Provided records:
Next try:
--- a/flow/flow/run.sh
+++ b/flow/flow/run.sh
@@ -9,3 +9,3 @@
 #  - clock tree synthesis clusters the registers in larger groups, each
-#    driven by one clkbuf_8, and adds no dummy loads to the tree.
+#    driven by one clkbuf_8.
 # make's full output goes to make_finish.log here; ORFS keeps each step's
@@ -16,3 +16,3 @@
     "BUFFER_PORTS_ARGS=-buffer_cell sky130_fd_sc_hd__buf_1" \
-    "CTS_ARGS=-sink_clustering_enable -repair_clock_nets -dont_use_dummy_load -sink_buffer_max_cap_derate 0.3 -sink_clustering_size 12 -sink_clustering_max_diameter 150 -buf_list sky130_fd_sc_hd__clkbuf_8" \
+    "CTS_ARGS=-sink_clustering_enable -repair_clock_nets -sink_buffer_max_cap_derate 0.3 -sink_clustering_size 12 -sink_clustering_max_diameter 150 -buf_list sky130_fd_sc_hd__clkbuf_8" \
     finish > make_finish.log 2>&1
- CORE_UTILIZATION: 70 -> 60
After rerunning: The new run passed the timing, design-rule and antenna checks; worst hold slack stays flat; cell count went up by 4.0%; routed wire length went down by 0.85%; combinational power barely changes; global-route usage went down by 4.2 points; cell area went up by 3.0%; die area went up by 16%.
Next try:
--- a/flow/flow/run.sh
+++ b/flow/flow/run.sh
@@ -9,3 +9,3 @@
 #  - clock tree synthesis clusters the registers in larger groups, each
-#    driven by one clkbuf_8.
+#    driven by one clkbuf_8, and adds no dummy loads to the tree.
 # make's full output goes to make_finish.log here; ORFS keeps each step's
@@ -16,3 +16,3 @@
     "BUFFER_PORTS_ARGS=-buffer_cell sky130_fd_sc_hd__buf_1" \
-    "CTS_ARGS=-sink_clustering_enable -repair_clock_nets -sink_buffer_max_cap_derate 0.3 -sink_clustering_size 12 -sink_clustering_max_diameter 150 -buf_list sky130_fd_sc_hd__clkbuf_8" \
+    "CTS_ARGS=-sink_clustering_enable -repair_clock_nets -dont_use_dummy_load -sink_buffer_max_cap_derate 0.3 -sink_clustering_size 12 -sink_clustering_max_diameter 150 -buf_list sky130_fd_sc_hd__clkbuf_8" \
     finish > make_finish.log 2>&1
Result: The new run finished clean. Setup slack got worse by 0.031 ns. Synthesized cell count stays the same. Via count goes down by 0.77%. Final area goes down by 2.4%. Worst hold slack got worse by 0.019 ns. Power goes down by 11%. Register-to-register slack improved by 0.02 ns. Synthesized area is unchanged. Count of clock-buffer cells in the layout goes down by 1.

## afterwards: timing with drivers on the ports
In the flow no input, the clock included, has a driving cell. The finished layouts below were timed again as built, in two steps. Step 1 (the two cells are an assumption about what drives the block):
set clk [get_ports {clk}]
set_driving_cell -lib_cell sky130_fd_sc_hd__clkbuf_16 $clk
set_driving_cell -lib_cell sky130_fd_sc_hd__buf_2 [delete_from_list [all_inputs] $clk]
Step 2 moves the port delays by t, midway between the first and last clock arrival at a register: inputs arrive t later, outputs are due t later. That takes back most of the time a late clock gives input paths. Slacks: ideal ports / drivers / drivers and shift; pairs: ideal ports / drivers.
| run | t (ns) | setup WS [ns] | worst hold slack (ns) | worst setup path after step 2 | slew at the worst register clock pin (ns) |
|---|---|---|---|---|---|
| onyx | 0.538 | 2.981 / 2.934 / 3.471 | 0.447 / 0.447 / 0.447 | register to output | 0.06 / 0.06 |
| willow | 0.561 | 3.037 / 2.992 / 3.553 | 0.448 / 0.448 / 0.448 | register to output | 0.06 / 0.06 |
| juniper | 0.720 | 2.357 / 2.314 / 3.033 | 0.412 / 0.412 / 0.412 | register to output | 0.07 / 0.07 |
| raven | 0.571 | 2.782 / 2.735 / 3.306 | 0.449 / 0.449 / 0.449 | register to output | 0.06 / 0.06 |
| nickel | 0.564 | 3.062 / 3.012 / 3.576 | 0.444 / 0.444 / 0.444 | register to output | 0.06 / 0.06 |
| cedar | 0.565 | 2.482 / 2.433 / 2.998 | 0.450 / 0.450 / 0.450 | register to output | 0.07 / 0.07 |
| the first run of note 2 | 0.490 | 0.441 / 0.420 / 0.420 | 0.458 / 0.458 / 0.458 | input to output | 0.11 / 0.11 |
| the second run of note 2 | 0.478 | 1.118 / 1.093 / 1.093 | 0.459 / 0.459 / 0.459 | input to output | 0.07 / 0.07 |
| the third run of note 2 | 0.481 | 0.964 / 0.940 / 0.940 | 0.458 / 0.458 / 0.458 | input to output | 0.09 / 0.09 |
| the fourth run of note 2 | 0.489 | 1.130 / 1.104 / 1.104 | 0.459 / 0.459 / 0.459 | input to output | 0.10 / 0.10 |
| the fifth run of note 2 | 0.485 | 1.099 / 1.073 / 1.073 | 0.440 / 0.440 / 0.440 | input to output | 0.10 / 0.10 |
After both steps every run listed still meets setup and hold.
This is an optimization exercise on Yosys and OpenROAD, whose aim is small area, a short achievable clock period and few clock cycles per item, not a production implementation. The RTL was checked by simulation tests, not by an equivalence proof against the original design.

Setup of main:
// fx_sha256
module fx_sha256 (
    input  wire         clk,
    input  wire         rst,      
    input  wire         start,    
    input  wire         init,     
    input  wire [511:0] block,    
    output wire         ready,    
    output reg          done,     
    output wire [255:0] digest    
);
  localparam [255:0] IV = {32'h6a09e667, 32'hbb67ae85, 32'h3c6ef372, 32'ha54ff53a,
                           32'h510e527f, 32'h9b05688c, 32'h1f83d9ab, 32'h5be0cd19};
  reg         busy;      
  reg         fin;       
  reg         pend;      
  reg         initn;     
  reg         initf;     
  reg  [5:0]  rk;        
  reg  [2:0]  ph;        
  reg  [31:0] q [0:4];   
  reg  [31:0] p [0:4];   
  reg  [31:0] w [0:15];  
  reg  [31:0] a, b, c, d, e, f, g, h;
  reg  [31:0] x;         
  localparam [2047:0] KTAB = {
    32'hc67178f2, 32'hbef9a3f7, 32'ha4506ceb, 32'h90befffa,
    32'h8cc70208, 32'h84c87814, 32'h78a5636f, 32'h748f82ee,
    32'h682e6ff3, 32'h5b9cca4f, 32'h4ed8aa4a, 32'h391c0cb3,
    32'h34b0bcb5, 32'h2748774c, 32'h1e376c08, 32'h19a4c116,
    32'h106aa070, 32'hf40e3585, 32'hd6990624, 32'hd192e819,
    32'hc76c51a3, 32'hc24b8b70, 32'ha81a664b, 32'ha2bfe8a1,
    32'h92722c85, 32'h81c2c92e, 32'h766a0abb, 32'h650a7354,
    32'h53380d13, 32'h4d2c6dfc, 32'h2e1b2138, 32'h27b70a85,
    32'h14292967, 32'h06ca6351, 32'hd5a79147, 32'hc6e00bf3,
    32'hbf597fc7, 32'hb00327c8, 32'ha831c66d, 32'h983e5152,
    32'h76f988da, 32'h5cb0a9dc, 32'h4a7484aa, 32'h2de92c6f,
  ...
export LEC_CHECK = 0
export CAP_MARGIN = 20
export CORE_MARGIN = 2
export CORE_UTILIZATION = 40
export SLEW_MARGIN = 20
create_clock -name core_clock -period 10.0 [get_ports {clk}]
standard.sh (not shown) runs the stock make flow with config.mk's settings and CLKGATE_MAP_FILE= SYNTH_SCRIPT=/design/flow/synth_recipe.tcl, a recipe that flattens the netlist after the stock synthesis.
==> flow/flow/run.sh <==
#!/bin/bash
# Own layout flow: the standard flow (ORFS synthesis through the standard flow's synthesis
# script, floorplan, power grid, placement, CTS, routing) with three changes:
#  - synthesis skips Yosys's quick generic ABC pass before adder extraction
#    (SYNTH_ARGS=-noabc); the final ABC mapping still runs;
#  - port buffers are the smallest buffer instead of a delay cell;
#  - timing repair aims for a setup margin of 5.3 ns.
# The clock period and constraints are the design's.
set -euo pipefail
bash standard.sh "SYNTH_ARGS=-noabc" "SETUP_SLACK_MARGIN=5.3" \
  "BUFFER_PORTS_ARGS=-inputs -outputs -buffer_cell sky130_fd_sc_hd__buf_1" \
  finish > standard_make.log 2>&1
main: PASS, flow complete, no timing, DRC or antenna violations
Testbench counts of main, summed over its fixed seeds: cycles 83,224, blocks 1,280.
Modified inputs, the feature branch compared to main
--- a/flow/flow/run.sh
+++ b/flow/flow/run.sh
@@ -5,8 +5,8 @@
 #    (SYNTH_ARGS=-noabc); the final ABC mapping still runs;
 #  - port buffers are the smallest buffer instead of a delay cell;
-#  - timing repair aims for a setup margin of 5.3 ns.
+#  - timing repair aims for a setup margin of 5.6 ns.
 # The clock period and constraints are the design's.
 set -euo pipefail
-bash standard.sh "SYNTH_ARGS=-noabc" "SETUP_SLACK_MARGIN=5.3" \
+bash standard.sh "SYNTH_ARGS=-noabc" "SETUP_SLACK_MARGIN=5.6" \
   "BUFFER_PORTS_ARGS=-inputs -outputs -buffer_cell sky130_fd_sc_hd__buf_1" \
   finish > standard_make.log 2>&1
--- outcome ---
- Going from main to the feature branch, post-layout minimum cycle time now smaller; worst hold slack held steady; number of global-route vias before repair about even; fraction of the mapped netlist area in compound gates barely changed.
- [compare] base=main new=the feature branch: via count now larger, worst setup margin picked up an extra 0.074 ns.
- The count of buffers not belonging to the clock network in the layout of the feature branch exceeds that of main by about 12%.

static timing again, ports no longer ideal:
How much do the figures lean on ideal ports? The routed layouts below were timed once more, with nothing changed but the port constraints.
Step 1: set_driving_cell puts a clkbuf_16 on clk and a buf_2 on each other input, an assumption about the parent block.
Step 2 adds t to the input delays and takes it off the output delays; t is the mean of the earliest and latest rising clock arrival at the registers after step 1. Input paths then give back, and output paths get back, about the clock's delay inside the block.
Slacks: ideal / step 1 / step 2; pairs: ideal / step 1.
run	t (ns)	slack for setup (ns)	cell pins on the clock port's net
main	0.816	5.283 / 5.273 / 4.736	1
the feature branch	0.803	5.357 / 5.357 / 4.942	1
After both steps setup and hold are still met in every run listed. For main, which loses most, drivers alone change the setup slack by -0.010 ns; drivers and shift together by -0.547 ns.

Exercise aim: In the data above, which lines have "down"? Report each of them.

Task answer:
After rerunning: The new run passed the timing, design-rule and antenna checks; worst hold slack stays flat; cell count went up by 4.0%; routed wire length went down by 0.85%; combinational power barely changes; global-route usage went down by 4.2 points; cell area went up by 3.0%; die area went up by 16%.
Result: The new run finished clean. Setup slack got worse by 0.031 ns. Synthesized cell count stays the same. Via count goes down by 0.77%. Final area goes down by 2.4%. Worst hold slack got worse by 0.019 ns. Power goes down by 11%. Register-to-register slack improved by 0.02 ns. Synthesized area is unchanged. Count of clock-buffer cells in the layout goes down by 1.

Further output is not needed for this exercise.